I appreciate your helpful caution at this point. The question I am working on is the appearance of contradiction between the two documents. 

Iain Murray writes of this in his book "The Puritan Hope" (p. 272): 
"There is a positiveness in 'A Glimpse' which does not harmonize with the tone of Goodwin's Ephesian sermon, and further, in the former the personal descent and reign of Christ is asserted (Works, 12,71), while in the latter it is denied." 

This quote is, of course, in the context of Murray discussing whether Goodwin was a "premillennalist." Murray had asserted that Goodwin was Premillennial earlier in the book (pp. 52-53).


----------



## MW

Baptist-1689er said:


> Ok. Rev. Winzer, are you aware of anyone else who has read "A Glimpse" and has interpreted Goodwin's words to be in conflict with the Ephesian sermon and perhaps consistent with Premillennialism, or is this your first encounter with this understanding of the of the sermon?



Obviously many premils have advocated an historical basis for their views and there is no doubt that their references to miscellaneous statements has won the general support of historians. Contextual reading of the primary sources, however, paints a different picture.


----------



## Baptist-1689er

PuritanCovenanter said:


> I think it would benefit many to know that the terminology of millennialism is mostly a recent acquisition of terms that have been more defined in the past 300 years or so. So to make a postmil and amil distinction flat out is even difficult before the term amil was used (or even now the term used by them... realized or gospel age millennialism). I believe it is the same for Chiliasm and what others know to be Premillennialism. The terminiology has been tightened up quite a bit in just the past few hundred years and now we are reading back into the earlier writers our presuppositions of what is being said. When they say something concerning a 1000 year reign on earth we automatically assume a premil of Christ's physical presence here in Jerusalem when that most likely might not be the case.
> 
> That is just like the football argument. When the soccer world speaks of football they mean soccer. But when a Yank hears football he thinks of Notre Dame and the fighting Irish.

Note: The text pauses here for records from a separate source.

===== src/rtl/readout_serial_scheduler.sv =====
// Round-robin scheduler sharing one parallel-to-serial lane between NUM_REQ readout sources.
// Optional feature macro: READOUT_PARITY_EN adds a one-cycle even-parity state after each shift window.
module readout_serial_scheduler #(
    parameter int WIDTH_INPUT = 128,
    parameter int NUM_REQ     = 4,
    parameter int GAP_CYCLES  = 2
) (
    input  logic                                          CLK,
    input  logic                                          RST,
    input  logic                                          en,
    input  logic [NUM_REQ-1:0]                            req,
    input  logic [NUM_REQ*WIDTH_INPUT-1:0]                req_data,
    output logic [NUM_REQ-1:0]                            grant,
    output logic                                          ser_load,
    output logic [WIDTH_INPUT-1:0]                        ser_data,
    output logic                                          ser_valid,
    output logic                                          frame_start,
    output logic [((NUM_REQ > 1) ? $clog2(NUM_REQ) : 1)-1:0] frame_id,
    output logic                                          busy
`ifdef READOUT_PARITY_EN
    ,
    output logic                                          parity_bit,
    output logic                                          parity_valid
`endif
);

    localparam int ID_W  = (NUM_REQ > 1) ? $clog2(NUM_REQ) : 1;
    localparam int CNT_W = (WIDTH_INPUT > 1) ? $clog2(WIDTH_INPUT) : 1;
    localparam int GAP_W = (GAP_CYCLES > 1) ? $clog2(GAP_CYCLES) : 1;

    typedef enum logic [2:0] {
        S_IDLE,
        S_LOAD,
        S_SHIFT,
`ifdef READOUT_PARITY_EN
        S_PARITY,
`endif
        S_GAP
    } state_t;

    // With no gap configured the frame returns straight to IDLE after the data phase.
    localparam state_t POST_SHIFT = (GAP_CYCLES > 0) ? S_GAP : S_IDLE;

    state_t                   state_q;
    logic [ID_W-1:0]          rr_ptr_q;
    logic [CNT_W-1:0]         bit_cnt_q;
    logic [GAP_W-1:0]         gap_cnt_q;
    logic [NUM_REQ-1:0]       grant_q;
    logic                     ser_load_q;
    logic [WIDTH_INPUT-1:0]   ser_data_q;
    logic                     ser_valid_q;
    logic                     frame_start_q;
    logic [ID_W-1:0]          frame_id_q;
    logic                     busy_q;
`ifdef READOUT_PARITY_EN
    logic                     parity_bit_q;
    logic                     parity_valid_q;
`endif

    logic [2*NUM_REQ-1:0]     req_double_d;
    logic [NUM_REQ-1:0]       req_rot_d;
    logic [ID_W-1:0]          offset_d;
    logic [ID_W:0]            sum_d;
    logic [ID_W-1:0]          winner_d;
    logic [ID_W-1:0]          rr_next_d;
    logic [WIDTH_INPUT-1:0]   sel_data_d;

    // Rotate requests so bit 0 is the source at rr_ptr, take the lowest set bit, then rotate back.
    always_comb begin
        req_double_d = {req, req} >> rr_ptr_q;
        req_rot_d    = req_double_d[NUM_REQ-1:0];
        offset_d     = '0;
        for (int i = NUM_REQ - 1; i >= 0; i--) begin
            if (req_rot_d[i]) begin
                offset_d = ID_W'(i);
            end
        end
        sum_d = {1'b0, rr_ptr_q} + {1'b0, offset_d};
        if (sum_d >= (ID_W + 1)'(NUM_REQ)) begin
            sum_d = sum_d - (ID_W + 1)'(NUM_REQ);
        end
        winner_d  = sum_d[ID_W-1:0];
        rr_next_d = (winner_d == ID_W'(NUM_REQ - 1)) ? '0 : winner_d + 1'b1;
        sel_data_d = '0;
        for (int k = 0; k < NUM_REQ; k++) begin
            if (winner_d == ID_W'(k)) begin
                sel_data_d = req_data[k*WIDTH_INPUT +: WIDTH_INPUT];
            end
        end
    end

    // Outputs are registered one state ahead so they are valid during the state they describe.
    always_ff @(posedge CLK) begin
        if (RST) begin
            state_q        <= S_IDLE;
            rr_ptr_q       <= '0;
            bit_cnt_q      <= '0;
            gap_cnt_q      <= '0;
            grant_q        <= '0;
            ser_load_q     <= 1'b0;
            ser_data_q     <= '0;
            ser_valid_q    <= 1'b0;
            frame_start_q  <= 1'b0;
            frame_id_q     <= '0;
            busy_q         <= 1'b0;
`ifdef READOUT_PARITY_EN
            parity_bit_q   <= 1'b0;
            parity_valid_q <= 1'b0;
`endif
        end else begin
            grant_q       <= '0;
            ser_load_q    <= 1'b0;
            frame_start_q <= 1'b0;
`ifdef READOUT_PARITY_EN
            parity_valid_q <= 1'b0;
`endif
            case (state_q)
                S_IDLE: begin
                    if (en && |req) begin
                        state_q       <= S_LOAD;
                        grant_q       <= NUM_REQ'(1) << winner_d;
                        ser_load_q    <= 1'b1;
                        frame_start_q <= 1'b1;
                        ser_data_q    <= sel_data_d;
                        frame_id_q    <= winner_d;
                        rr_ptr_q      <= rr_next_d;
                        busy_q        <= 1'b1;
                    end
                end
                S_LOAD: begin
                    state_q     <= S_SHIFT;
                    ser_valid_q <= 1'b1;
                    bit_cnt_q   <= '0;
                end
                S_SHIFT: begin
                    bit_cnt_q <= bit_cnt_q + 1'b1;
                    if (bit_cnt_q == CNT_W'(WIDTH_INPUT - 1)) begin
                        ser_valid_q <= 1'b0;
`ifdef READOUT_PARITY_EN
                        state_q        <= S_PARITY;
                        parity_valid_q <= 1'b1;
                        parity_bit_q   <= ^ser_data_q;
`else
                        state_q   <= POST_SHIFT;
                        busy_q    <= (GAP_CYCLES > 0);
                        gap_cnt_q <= '0;
`endif
                    end
                end
`ifdef READOUT_PARITY_EN
                S_PARITY: begin
                    state_q   <= POST_SHIFT;
                    busy_q    <= (GAP_CYCLES > 0);
                    gap_cnt_q <= '0;
                end
`endif
                S_GAP: begin
                    if (gap_cnt_q == GAP_W'(GAP_CYCLES - 1)) begin
                        state_q <= S_IDLE;
                        busy_q  <= 1'b0;
                    end else begin
                        gap_cnt_q <= gap_cnt_q + 1'b1;
                    end
                end
                default: begin
                    state_q <= S_IDLE;
                    busy_q  <= 1'b0;
                end
            endcase
        end
    end

    assign grant       = grant_q;
    assign ser_load    = ser_load_q;
    assign ser_data    = ser_data_q;
    assign ser_valid   = ser_valid_q;
    assign frame_start = frame_start_q;
    assign frame_id    = frame_id_q;
    assign busy        = busy_q;
`ifdef READOUT_PARITY_EN
    assign parity_bit   = parity_bit_q;
    assign parity_valid = parity_valid_q;
`endif

endmodule


===== config.mk =====
export PLATFORM = sky130hd
export DESIGN_NAME = readout_serial_scheduler
export DESIGN_NICKNAME = d
export VERILOG_FILES = /design/src/rtl/readout_serial_scheduler.sv
export SDC_FILE = /design/constraint.sdc
export NUM_CORES = 1
export LEC_CHECK = 0
export BUFFER_PORTS_ARGS = -buffer_cell sky130_fd_sc_hd__buf_4
export CORE_AREA = 2 2 253 255
export DETAILED_ROUTE_END_ITERATION = 7
export DIE_AREA = 0 0 255 257
export GPL_ROUTABILITY_DRIVEN = 0
export GPL_TIMING_DRIVEN = 0
export PLACE_DENSITY = 0.39
export SLEW_MARGIN = 20
export SYNTH_ARGS = -nofsm -noshare
export SYNTH_HDL_FRONTEND = slang
export SYNTH_SLANG_ARGS = --single-unit
export TNS_END_PERCENT = 5

===== constraint.sdc =====
create_clock -name CLK -period 3.33 [get_ports CLK]
set_input_delay 0.4995 -clock CLK [delete_from_list [all_inputs] [get_ports CLK]]
set_output_delay 0.4995 -clock CLK [all_outputs]
set_load 0.05 [all_outputs]

==> results.sh, run 1 <==
export IMPL_netlist_cell_type_count=39
export IMPL_grt_pass1_wl_um=90900
export IMPL_cts_root_buf="clkbuf_16"
export IMPL_cp_max_fo=8
export IMPL_fmax_mhz=308
export IMPL_synth_main_ff_cell="dfxtp_1"
export IMPL_overflow=0
export IMPL_ioPinCount=657
export IMPL_synth_edf_count=0
export IMPL_yosysWarnings=0
export IMPL_insertion_delay_ns=0.49
export IMPL_clock_skew_final_ns=0.0109
export IMPL_antenna_found_initial=3
export IMPL_start_util_pct=16.0
export IMPL_max_cap_violations=0
export IMPL_cpMaxStageDelayCell="dfxtp_2"
export IMPL_clockBufferDepth=2
export IMPL_post_place_cells=2797
export IMPL_worst_slew_pin_slew_ns=0.794
export IMPL_worstPathCellList="buf_6, o311a_1, o211ai_1, ha_2, xnor2_2, xnor2_2, buf_4, inv_2, ha_4, clkbuf_16, clkbuf_16, a221oi_1, nor3_1, a211oi_2, nor3_2"
export IMPL_fp_dieH_um=257
export IMPL_first_iter_violations=583
export IMPL_coreArea_sq_um=62700
export IMPL_post_dp_hpwl_um=51800
export IMPL_fin_nets=2513
export IMPL_die_x_um=255
export IMPL_num_rows=92
export IMPL_synth_fp_nets=1827
export IMPL_cp_required_ns=3.67
export IMPL_startpoint_type="flip-flop"
export IMPL_arrival_ns=3.58
export IMPL_rsz0062_at_grt="yes"
export IMPL_drc=0
export IMPL_synth_area_leaders="dfxtp_1 (30%), nor2b_1 (16%), a221oi_1 (11%), nor3_1 (11%), a211oi_1 (9.7%)"
export IMPL_critPathMaxStageDelay_ns=0.33
export IMPL_grt_util_all_layers_pct=19.3
export IMPL_clk_pin_slew_ns=0.08
export IMPL_area_delta_synth_final_pct=86.4
export IMPL_final_cells=2844
export IMPL_cts_max_level=4
export IMPL_ys_async_sr_fraction_pct=0
export IMPL_maxSlewViolCount=0
export IMPL_fin_util_pct=29.8
export IMPL_synth_seq_cells=149
export IMPL_cts_tree="done"
export IMPL_synthCells=1297
export IMPL_cts_buffers=17
export IMPL_totalWireLength_um=65300
export IMPL_yosysSeqAreaShare_pct=29.8
export IMPL_period_share_pct=97.4
export IMPL_status="completed"
export IMPL_die_area_sq_um=65500
export IMPL_syn_area_per_cell_sq_um=7.72
export IMPL_ant_nets=0
export IMPL_final_setup_viol_count=0
export IMPL_yosysMostFrequentCell="nor2b_1"
export IMPL_clock_sinks=149
export IMPL_layout_min_cycle_time_ns=3.24
export IMPL_final_hold_viol_count=0
export IMPL_layout_drive_gt1_share_pct=55.1
export IMPL_synth_common_cells="nor2b_1 (256), nor3_1 (215), dfxtp_1 (149), nor2_1 (147), a211oi_1 (130)"
export IMPL_syn_area_sq_um=10000
export IMPL_relSlewSlack_pct=47.1
export IMPL_numPortBuffers=653
export IMPL_end_kind="flip-flop"
export IMPL_wl_per_cell_um=23.0
export IMPL_vias=12800
export IMPL_viasPerCell=4.50
export IMPL_crit_type="reg2reg"
export IMPL_dr_pass1_iters=6
export IMPL_first_global_vias=13400
export IMPL_dpl_cell_area_sq_um=16000
export IMPL_grt_max_degree=17
export IMPL_hp_class="in2reg"
export IMPL_final_area_sq_um=18700
export IMPL_postCtsHoldBufs=0
export IMPL_yosysTopAreaCell="dfxtp_1"
export IMPL_yosysTopAreaCellShare_pct=29.8
-- state kept, by name, summed over array words and instances (netlist names) --
signal and cells:
grant 4, gap_cnt_q 1, ser_valid 1, state_q 2, rr_ptr_q 2, ser_data 128
bit_cnt_q 7, busy 1, frame_id 2, frame_start 1
-- logic make-up after synthesis --
logic type                 share of synthesized area [%]
DFF                                                 29.8
AOI/OAI and AO/OA                                   22.6
adders and majority gates                           1.37
and+or+nand+nor                                     38.2
xor gates and xnor gates                           0.687
buffers and inverters                               7.05
muxes                                              0.300
-- layout make-up --
cell class	instances	area, sq um
Timing Repair Buffer	669	5110
Antenna cell	2	5.00
Clock inverter	14	156
Buffer	146	1190
Tap cell	846	1060
Multi-Input combinational cell	989	7680
Inverter	11	41.3
Sequential cell	149	2980
Clock buffer	18	439
Fill cell	6839	44100
-- metal layers --
| layer | GRT usage (%) | routed length (um) |
|---|---|---|
| met5 | 0 | 0 |
| met2 | 33.7 | 32500 |
| met3 | 4.97 | 4370 |
| met1 | 22.2 | 26200 |
| met4 | 7.78 | 2210 |
-- path summary, 6_finish.rpt --
path / from / end / slack (ns) / cells after the start
worst max-delay path: rr_ptr_q[0] / ser_data[58] / 0.09 / 15
worst min-delay path: req_data[404] / ser_data[20] / 0.29 / 3
worst max register to register: rr_ptr_q[0] / ser_data[58] / 0.09 / 15
worst min register to register: frame_id[0] / frame_id[0] / 0.47 / 2
-- layout by cell type (no fill, tap or decap), types with 4 or more instances in the layout --
| master | instances |
|---|---|
| dfxtp_1 | 148 |
| clkbuf_2 | 15 |
| clkbuf_8 | 11 |
| clkbuf_4 | 23 |
| nor2_1 | 147 |
| buf_4 | 682 |
| clkbuf_16 | 22 |
| a221oi_1 | 37 |
| a21oi_1 | 7 |
| nor3_2 | 100 |
| buf_6 | 18 |
| ha_1 | 7 |
| inv_1 | 9 |
| buf_12 | 4 |
| a221oi_4 | 8 |
| clkbuf_1 | 24 |
| a211oi_1 | 64 |
| a221oi_2 | 83 |
| buf_8 | 6 |
| a211oi_2 | 65 |
| nand2b_1 | 4 |
| nor2b_1 | 253 |
| nor3_1 | 157 |
| buf_2 | 25 |
| nand2_1 | 10 |
| inv_6 | 8 |
-- worst max-delay path: cells and delay by family, from the launching register on --
kind | cells | cell delay (ns)
compound gates | 4 | 1.07
xor+xnor | 2 | 0.38
fa+ha+maj | 2 | 0.43
buf+inv | 5 | 0.69
flops | 1 | 0.33
simple gates | 2 | 0.18
-- timing repair --
item                                    4_1_cts  5_1_grt
pin swaps                                    28       54
gates cloned                                  5        0
buffers inserted                             11        0
gates resized for setup                     276      195
endpoints found under the setup margin      129      128
-- through the flow --
stage	worst slack [ns]	TNS (ns)	hold slack, ns
3_5_place_dp	-1.63	-141.60	0.462
2_1_floorplan	0.154	0	0.478
6_report	0.0870	0	0.291
3_3_place_gp	-2.16	-170.03	0.452
5_1_grt	-0.100	-2.11	0.282
4_1_cts	0.0367	0	0.250
Power of run 1 is not shown: default switching activity piles up to over one toggle a cycle in this logic, so the estimate is an artifact.
==> inputs of run 2 (changes only) <==
Settings changed: REMOVE_ABC_BUFFERS set to 1.
==> run 2 against run 1 <==
Against the previous run: cell count shrank 3.4%; flip-flop and latch count is the same; global-route usage fell by 3.4 points; via count shrank 2.8%; non-clock buffer count decreased by 96; highest routed layer unchanged; cell area fell by 5.5%; fmax fell by 0.91%; die area stayed put; routed wire length shrank 15%; clock-buffer cell count is 3 higher.
==> results.sh, run 2 (same netlist as run 1, synthesis figures left out) <==
export IMPL_cp_max_fo=8
export IMPL_worst_slack_ns=0.0573
export IMPL_grt_util_all_layers_pct=15.9
export IMPL_layout_drive_gt1_share_pct=45.9
export IMPL_ant_nets=0
export IMPL_ioPinCount=657
export IMPL_rsz0062_at_grt="yes"
export IMPL_mostFrequentLayoutCell="buf_4"
export IMPL_fin_nets=2417
export IMPL_die_x_um=255
export IMPL_wl_per_cell_um=20.2
export IMPL_totalWireLength_um=55400
export IMPL_max_cap_violations=0
export IMPL_final_setup_viol_count=0
export IMPL_cts_max_level=4
export IMPL_clk_pin_slew_ns=0.07
export IMPL_vdd_drop_max_uv=825
export IMPL_overflow=0
export IMPL_end_kind="flip-flop"
export IMPL_final_hold_viol_count=0
export IMPL_insertion_delay_ns=0.48
export IMPL_first_iter_violations=644
export IMPL_clockBufferDepth=2
export IMPL_numPortBuffers=656
export IMPL_powerDensity_nw_per_um2=1460
export IMPL_final_area_sq_um=17600
export IMPL_coreArea_sq_um=62700
export IMPL_arrival_ns=3.62
export IMPL_worst_slew_pin_slew_ns=0.701
export IMPL_grt_max_degree=80
export IMPL_drc=0
export IMPL_vias=12400
export IMPL_maxSlewViolCount=0
export IMPL_antenna_found_initial=3
export IMPL_final_cell_mix="buf_4 (676), nor2b_1 (255), nor3_1 (210)"
export IMPL_post_place_cells=2671
export IMPL_num_rows=92
export IMPL_final_cells=2747
export IMPL_post_dp_hpwl_um=36900
export IMPL_tns_ns=0
export IMPL_relSlewSlack_pct=53.2
export IMPL_viasPerCell=4.53
export IMPL_fin_hold_ws_ns=0.328
export IMPL_fmax_mhz=306
export IMPL_postCtsHoldBufs=0
export IMPL_die_area_sq_um=65500
export IMPL_fp_dieH_um=257
export IMPL_cts_root_buf="clkbuf_16"
export IMPL_hp_class="in2reg"
export IMPL_dr_pass1_iters=5
export IMPL_startpoint_type="flip-flop"
export IMPL_status="completed"
export IMPL_dpl_cell_area_sq_um=15900
export IMPL_clock_sinks=149
export IMPL_crit_type="reg2reg"
export IMPL_cts_tree="done"
export IMPL_place_ws_ns=-1.51
export IMPL_clock_skew_final_ns=0.0165
export IMPL_area_delta_synth_final_pct=76.1
export IMPL_largest_reg_flops=128
export IMPL_layout_min_cycle_time_ns=3.27
export IMPL_cts_buffers=17
export IMPL_period_share_pct=98.3
export IMPL_first_global_vias=12100
export IMPL_start_util_pct=16.0
export IMPL_cp_required_ns=3.68
export IMPL_nFillCells=6821
export IMPL_grt_pass1_wl_um=78200
export IMPL_power_leakage_uw=0.00732
run 2: stage by stage:
stage                     power [uW]  utilization (%)
after global routing           27600             28.1
final                          25800             28.1
after CTS                      24800             27.4
after detailed placement       19900             25.4
after global placement         10500             24.4
after floorplan                10200                -
run 2: power by group:
| part | switching, uW | internal, uW | total, uW |
|---|---|---|---|
| logic | 12500 | 8300 | 20800 |
| clock network | 928 | 1200 | 2130 |
| registers | 402 | 2530 | 2930 |
run 2: routing by layer:
metal / share of wire, % / GRT usage (%) / up-vias
li1: - / - / 5942
met1: 41 / 18.3 / 5962
met2: 50 / 27.6 / 465
met3: 6.8 / 4.34 / 65
met4: 2.9 / 6.24 / 0
met5: 0 / 0 / -
run 2: worst max-delay path: stages, from the launching register on:
cell       delay [ns]
dfxtp_4          0.37
or4_1            0.51
o211ai_1         0.11
ha_2             0.22
xnor2_2          0.12
xnor2_2          0.15
buf_4            0.16
ha_4             0.19
buf_16           0.16
buf_16           0.17
clkbuf_16        0.19
nor2b_1          0.06
a221oi_1         0.27
nor3_1           0.09
a211oi_2         0.24
nor3_1           0.09
run 2: area by class of cell:
| type | instances | area, sq um | share of cell area, % |
|---|---|---|---|
| repair buffers | 719 | 6130 | 34.8 |
| multi-input cells | 989 | 6790 | 38.5 |
| inverters | 11 | 41.3 | 0.234 |
| well taps | 846 | 1060 | 6.00 |
| clock inverters | 11 | 139 | 0.788 |
| flip-flops and latches | 149 | 2990 | 16.9 |
| clock buffers | 21 | 480 | 2.72 |
| diodes | 1 | 2.50 | 0.0142 |
run 2: path summary, 6_finish.rpt:
kind | start | to | slack, ns | cells after the start
max | rr_ptr_q[0] | ser_data[81] | 0.06 | 15
min reg2reg | frame_id[0] | frame_id[0] | 0.46 | 2
min | req_data[442] | ser_data[58] | 0.33 | 3
max reg2reg | rr_ptr_q[0] | ser_data[81] | 0.06 | 15
run 2: what timing repair did:
action | 4_1_cts | 5_1_grt
buffers inserted | 18 | 12
resized for setup | 28 | 57
pin swaps | 6 | 14
gates cloned | 10 | 3
setup endpoints to repair | 128 | 90
Note: power is estimated with default switching activity, not from simulation.
==> inputs of run 3 (changes only) <==
Settings changed: PLACE_DENSITY 0.39 to 0.49, RECOVER_POWER set to 100.
==> run 3 against run 2 <==
Against the previous run: the flow now finishes with violations (negative setup slack); register-to-register slack got worse by 0.09 ns; utilization is 1.3 points lower; flip-flop and latch count is the same; critical endpoint is now ser_data[111]; clock skew shrank 0.0064 ns; hold slack improved by 0.025 ns; worst setup slack worse by 0.091 ns; clock-buffer cell count down 3; cell count decreased by 0.33%; critical path depth stayed put; clock power decreased by 4%.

Dear PuritanCovenanter, I am curious at this point. Would you consider that prior to John Nelson Darby, anyone in the history of the church could be considered, by any standard of definition one might choose to impose, a premillennnalist? Do you believe in the existence of any form of premillennialism prior to John Nelson Darby? Is premillennialism the creation of John Nelson Darby and the 19th century?


----------



## Baptist-1689er

Thank you, dear friend in Christ, I believe I have identified your answer. I appreciate your gracious tone in this matter.


----------



## PuritanCovenanter

Baptist-1689er said:


> Dear PuritanCovenanter, I am curious at this point. Would you consider that prior to John Nelson Darby, anyone in the history of the church could be considered, by any standard of definition one might choose to impose, a premillennnalist? Do you believe in the existence of any form of premillennialism prior to John Nelson Darby? Is premillennialism the creation of John Nelson Darby and the 19th century?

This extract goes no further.